[[ Supplied records, beginning ]]

File: config.mk
export PLATFORM = sky130hd
export DESIGN_NAME = fifo_wr_arbiter_flat
export DESIGN_NICKNAME = d
export VERILOG_FILES = /design/src/rtl/fifo_wr_arbiter_pkg.sv /design/src/rtl/fifo_wr_arbiter_if.sv /design/src/rtl/fifo_wr_arbiter_rr_pick.sv /design/src/rtl/fifo_wr_arbiter.sv /design/src/flat_wrapper.sv
export SDC_FILE = /design/constraint.sdc
export NUM_CORES = 1
export LEC_CHECK = 0
export ABC_AREA = 1
export CAP_MARGIN = 20
export CORE_UTILIZATION = 41
export CTS_CLUSTER_DIAMETER = 80
export CTS_CLUSTER_SIZE = 12
export DETAILED_ROUTE_END_ITERATION = 16
export GPL_TIMING_DRIVEN = 0
export PLACE_DENSITY = 0.85
export SYNTH_ARGS = -nofsm -noshare
export SYNTH_HDL_FRONTEND = slang
export SYNTH_SLANG_ARGS = --single-unit
File: constraint.sdc
create_clock -name clk -period 2.05 [get_ports clk]
set_input_delay 0.205 -clock clk [delete_from_list [all_inputs] [get_ports clk]]
set_output_delay 0.205 -clock clk [all_outputs]
set_load 0.01 [all_outputs]
File: src/rtl/fifo_wr_arbiter_pkg.sv
// ==== fifo_arb_pkg : shared types and helpers for the FIFO write arbiter (rev 1.0) ====
`default_nettype none

package fifo_arb_pkg;

  typedef enum logic {
    ST_IDLE = 1'b0,
    ST_HOLD = 1'b1
  } state_t;

  // Elaboration-time ceil(log2(v)), also used by the FIFO blocks
  function automatic int clog2(input int v);
    int r;
    r = 0;
    for (int i = 0; i < 31; i++) begin
      if ((1 << i) < v) r = i + 1;
    end
    return r;
  endfunction

endpackage

`default_nettype wire

File: src/rtl/fifo_wr_arbiter_if.sv
// ==== fifo_wr_arbiter_if : producer/FIFO write-side bundle of the arbiter (rev 1.0) ====
`default_nettype none

interface fifo_wr_arbiter_if
  import fifo_arb_pkg::*;
#(
  parameter int NREQ  = 4,
  parameter int WIDTH = 8
);
  localparam int OW = clog2(NREQ);

  logic [NREQ-1:0]       req;
  logic [NREQ*WIDTH-1:0] data_in;
  logic [NREQ-1:0]       gnt;
  logic                  fifo_full;
  logic                  fifo_wr;
  logic [WIDTH-1:0]      fifo_data;
  logic [OW-1:0]         owner;
  logic                  busy;

  modport master (
    output req, data_in, fifo_full,
    input  gnt, fifo_wr, fifo_data, owner, busy
  );

  modport slave (
    input  req, data_in, fifo_full,
    output gnt, fifo_wr, fifo_data, owner, busy
  );

endinterface

`default_nettype wire

File: src/rtl/fifo_wr_arbiter_rr_pick.sv
// ==== rr_pick : rotating priority encoder, first request after i_last (rev 1.0) ====
`default_nettype none

module rr_pick #(
  parameter int NREQ = 4,
  parameter int OW   = 2
) (
  input  logic [NREQ-1:0] i_req,
  input  logic [OW-1:0]   i_last,
  output logic            o_valid,
  output logic [OW-1:0]   o_idx
);

  logic [OW-1:0] w_pos;

  always_comb begin
    o_valid = 1'b0;
    o_idx   = '0;
    w_pos   = '0;
    for (int k = 1; k <= NREQ; k++) begin
      w_pos = OW'((int'(i_last) + k) % NREQ);
      if (!o_valid && i_req[w_pos]) begin
        o_valid = 1'b1;
        o_idx   = w_pos;
      end
    end
  end

endmodule

`default_nettype wire

File: src/rtl/fifo_wr_arbiter.sv
// ==== fifo_wr_arbiter : round-robin burst arbiter for one FIFO write port (rev 1.0) ====
`default_nettype none

module fifo_wr_arbiter
  import fifo_arb_pkg::*;
#(
  parameter int NREQ  = 4,
  parameter int WIDTH = 8,
  parameter int BURST = 4
) (
  input  logic             clk,
  input  logic             rst_n,
  fifo_wr_arbiter_if.slave bus
);

  localparam int OW = clog2(NREQ);
  localparam int CW = clog2(BURST + 1);

  state_t          r_state, w_state_nx;
  logic [OW-1:0]   r_last, w_last_nx;
  logic [OW-1:0]   r_owner, w_owner_nx;
  logic [CW-1:0]   r_cnt, w_cnt_nx;
  logic [NREQ-1:0] w_gnt_c, w_gnt;
  logic [WIDTH-1:0] w_data;
  logic            w_pick_vld;
  logic [OW-1:0]   w_pick;

  rr_pick #(.NREQ(NREQ), .OW(OW)) u_pick (
    .i_req  (bus.req),
    .i_last (r_last),
    .o_valid(w_pick_vld),
    .o_idx  (w_pick)
  );

  always_ff @(posedge clk or negedge rst_n) begin
    if (!rst_n) begin
      r_state <= ST_IDLE;
      r_last  <= OW'(NREQ - 1);
      r_owner <= '0;
      r_cnt   <= '0;
    end else begin
      r_state <= w_state_nx;
      r_last  <= w_last_nx;
      r_owner <= w_owner_nx;
      r_cnt   <= w_cnt_nx;
    end
  end

  always_comb begin
    w_state_nx = r_state;
    w_last_nx  = r_last;
    w_owner_nx = r_owner;
    w_cnt_nx   = r_cnt;
    w_gnt_c    = '0;
    case (r_state)
      ST_IDLE: begin
        if (w_pick_vld && !bus.fifo_full) begin
          w_gnt_c[w_pick] = 1'b1;
          w_owner_nx      = w_pick;
          w_cnt_nx        = CW'(1);
          if (BURST == 1) w_last_nx  = w_pick;
          else            w_state_nx = ST_HOLD;
        end
      end
      ST_HOLD: begin
        if (bus.req[r_owner]) begin
          // a full FIFO simply stalls the burst; nothing advances
          if (!bus.fifo_full) begin
            w_gnt_c[r_owner] = 1'b1;
            w_cnt_nx         = r_cnt + CW'(1);
            if (r_cnt == CW'(BURST - 1)) begin
              w_last_nx  = r_owner;
              w_state_nx = ST_IDLE;
            end
          end
        end else begin
          w_last_nx  = r_owner;
          w_state_nx = ST_IDLE;
        end
      end
      default: w_state_nx = ST_IDLE;
    endcase
  end

  // grant path is combinational, so it must also be masked by the async reset
  assign w_gnt = rst_n ? w_gnt_c : '0;

  always_comb begin
    w_data = '0;
    for (int i = 0; i < NREQ; i++) begin
      if (w_gnt[i]) w_data = w_data | bus.data_in[i*WIDTH +: WIDTH];
    end
  end

  assign bus.gnt       = w_gnt;
  assign bus.fifo_wr   = |w_gnt;
  assign bus.fifo_data = w_data;
  assign bus.owner     = r_owner;
  assign bus.busy      = (r_state == ST_HOLD);

endmodule

`default_nettype wire

File: src/flat_wrapper.sv
// flat-port wrapper written by rule: the top's interface ports become plain ports
module fifo_wr_arbiter_flat import fifo_arb_pkg::*;
#(
  parameter int NREQ  = 4,
  parameter int WIDTH = 8,
  parameter int BURST = 4
)
  (clk, rst_n, bus_req, bus_data_in, bus_fifo_full, bus_gnt, bus_fifo_wr, bus_fifo_data, bus_owner, bus_busy);
  fifo_wr_arbiter_if #(.NREQ(NREQ), .WIDTH(WIDTH)) bus_i ();
  input  logic clk;
  input  logic rst_n;
  input wire logic [$bits(bus_i.req)-1:0] bus_req;
  input wire logic [$bits(bus_i.data_in)-1:0] bus_data_in;
  input wire logic [$bits(bus_i.fifo_full)-1:0] bus_fifo_full;
  output wire logic [$bits(bus_i.gnt)-1:0] bus_gnt;
  output wire logic [$bits(bus_i.fifo_wr)-1:0] bus_fifo_wr;
  output wire logic [$bits(bus_i.fifo_data)-1:0] bus_fifo_data;
  output wire logic [$bits(bus_i.owner)-1:0] bus_owner;
  output wire logic [$bits(bus_i.busy)-1:0] bus_busy;
  assign bus_i.req = bus_req;
  assign bus_i.data_in = bus_data_in;
  assign bus_i.fifo_full = bus_fifo_full;
  assign bus_gnt = bus_i.gnt;
  assign bus_fifo_wr = bus_i.fifo_wr;
  assign bus_fifo_data = bus_i.fifo_data;
  assign bus_owner = bus_i.owner;
  assign bus_busy = bus_i.busy;
  fifo_wr_arbiter #(.NREQ(NREQ), .WIDTH(WIDTH), .BURST(BURST)) u_core (.clk(clk), .rst_n(rst_n), .bus(bus_i));
endmodule
==> results of run 1 <==
[how the worst max path moves through the flow]
| stage | endpoint | startpoint | slack, ns |
|---|---|---|---|
| after floorplan | bus_fifo_data[1] | u_core.r_last[0] | 0.09 |
| after global placement | bus_fifo_data[4] | bus_req[2] | -0.74 |
| after CTS | bus_fifo_data[7] | u_core.r_last[0] | -0.54 |
| after detailed placement | bus_fifo_data[3] | bus_req[3] | -0.75 |
| after global routing | bus_fifo_data[1] | u_core.r_last[0] | -0.71 |
| final | bus_fifo_data[1] | u_core.r_last[0] | -0.59 |
[cell families (layout without fill, tap and decap cells)]
group                    count (synthesis)  count (layout)  share of synthesized area
AND/OR/NAND/NOR                        139             141                      0.602
flip-flops                               8               8                      0.164
buffers and inverters                   42             118                      0.152
AO/OA/AOI/OAI                           11              12                     0.0609
adder cells (fa/ha/maj)                  2               2                     0.0203
[area by class of cell]
class | count | share of cell area
multi-input combinational | 155 | 0.492
timing repair buffer | 72 | 0.299
buffer | 7 | 0.0198
clock buffer | 4 | 0.0119
sequential | 8 | 0.0917
inverter | 35 | 0.0685
tap | 31 | 0.0175
[power groups by stage]
stage	sequential (mW)	combinational (mW)	clock, mW
global placement	0.285	1.75	0
global route	0.300	2.74	0.139
finish	0.293	2.56	0.125
detailed placement	0.288	1.79	0
floorplan	0.294	1.22	0
CTS	0.288	2.27	0.131
[worst max-delay path, stage by stage (launching register included)]
cell and delay [ns]:
dfstp_2 0.53, buf_6 0.14, inv_8 0.05, buf_6 0.12
nand2_2 0.06, nand3_2 0.06, nand2_2 0.11, nand4_1 0.10
nand2_1 0.10, inv_2 0.05, nand2_4 0.11, nand3_2 0.11
nand2_4 0.09, buf_4 0.13, nand3_1 0.09, nand2_1 0.10
inv_1 0.05, nand2_1 0.05, buf_2 0.13
[stage by stage]
stage	setup TNS, ns	power, mW
5_1_grt	-7.68	3.18
3_5_place_dp	-8.77	2.07
2_1_floorplan	0	1.51
4_1_cts	-5.97	2.69
6_report	-6.19	2.98
3_3_place_gp	-8.69	2.03
[layout by cell type, fill, tap and decap left out, drive strengths merged]
master	count
a21boi	1
nand3	46
inv	34
o21ai	6
clkinv	1
dfrtp	6
clkdlybuf4s50	41
dfstp	2
a21oi	3
buf	35
nand2	83
clkbuf	7
a22o	1
nor2	8
o21bai	1
ha	2
nand4	4
[state kept, by name, indices dropped and copies added, names as in the netlist]
name              count
u_core.r_cnt          3
u_core.bus.owner      2
u_core.r_last         2
u_core.bus.busy       1
[repair_timing]
| action | 4_1_cts | 5_1_grt |
|---|---|---|
| resized for setup | 83 | 39 |
| gates cloned | 3 | 0 |
| pin swaps | 27 | 20 |
| setup buffers | 14 | 4 |
| endpoints found under the setup margin | 13 | 16 |
[per-layer routing]
layer / global-route usage / vias up / part of all wire
li1: - / 801 / -
met1: 0.321 / 777 / 0.38
met2: 0.544 / 55 / 0.55
met3: 0.0438 / 13 / 0.047
met4: 0.0871 / 0 / 0.022
met5: 0 / - / 0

[[ Supplied records, end ]]

[Exercise aim]
Wherever the line holding "module fifo_wr_arbiter_flat import" falls in the entries above, copy exactly from it through the line holding "results of run", inclusive, and add nothing.

[Exercise result]
module fifo_wr_arbiter_flat import fifo_arb_pkg::*;
#(
  parameter int NREQ  = 4,
  parameter int WIDTH = 8,
  parameter int BURST = 4
)
  (clk, rst_n, bus_req, bus_data_in, bus_fifo_full, bus_gnt, bus_fifo_wr, bus_fifo_data, bus_owner, bus_busy);
  fifo_wr_arbiter_if #(.NREQ(NREQ), .WIDTH(WIDTH)) bus_i ();
  input  logic clk;
  input  logic rst_n;
  input wire logic [$bits(bus_i.req)-1:0] bus_req;
  input wire logic [$bits(bus_i.data_in)-1:0] bus_data_in;
  input wire logic [$bits(bus_i.fifo_full)-1:0] bus_fifo_full;
  output wire logic [$bits(bus_i.gnt)-1:0] bus_gnt;
  output wire logic [$bits(bus_i.fifo_wr)-1:0] bus_fifo_wr;
  output wire logic [$bits(bus_i.fifo_data)-1:0] bus_fifo_data;
  output wire logic [$bits(bus_i.owner)-1:0] bus_owner;
  output wire logic [$bits(bus_i.busy)-1:0] bus_busy;
  assign bus_i.req = bus_req;
  assign bus_i.data_in = bus_data_in;
  assign bus_i.fifo_full = bus_fifo_full;
  assign bus_gnt = bus_i.gnt;
  assign bus_fifo_wr = bus_i.fifo_wr;
  assign bus_fifo_data = bus_i.fifo_data;
  assign bus_owner = bus_i.owner;
  assign bus_busy = bus_i.busy;
  fifo_wr_arbiter #(.NREQ(NREQ), .WIDTH(WIDTH), .BURST(BURST)) u_core (.clk(clk), .rst_n(rst_n), .bus(bus_i));
endmodule
==> results of run 1 <==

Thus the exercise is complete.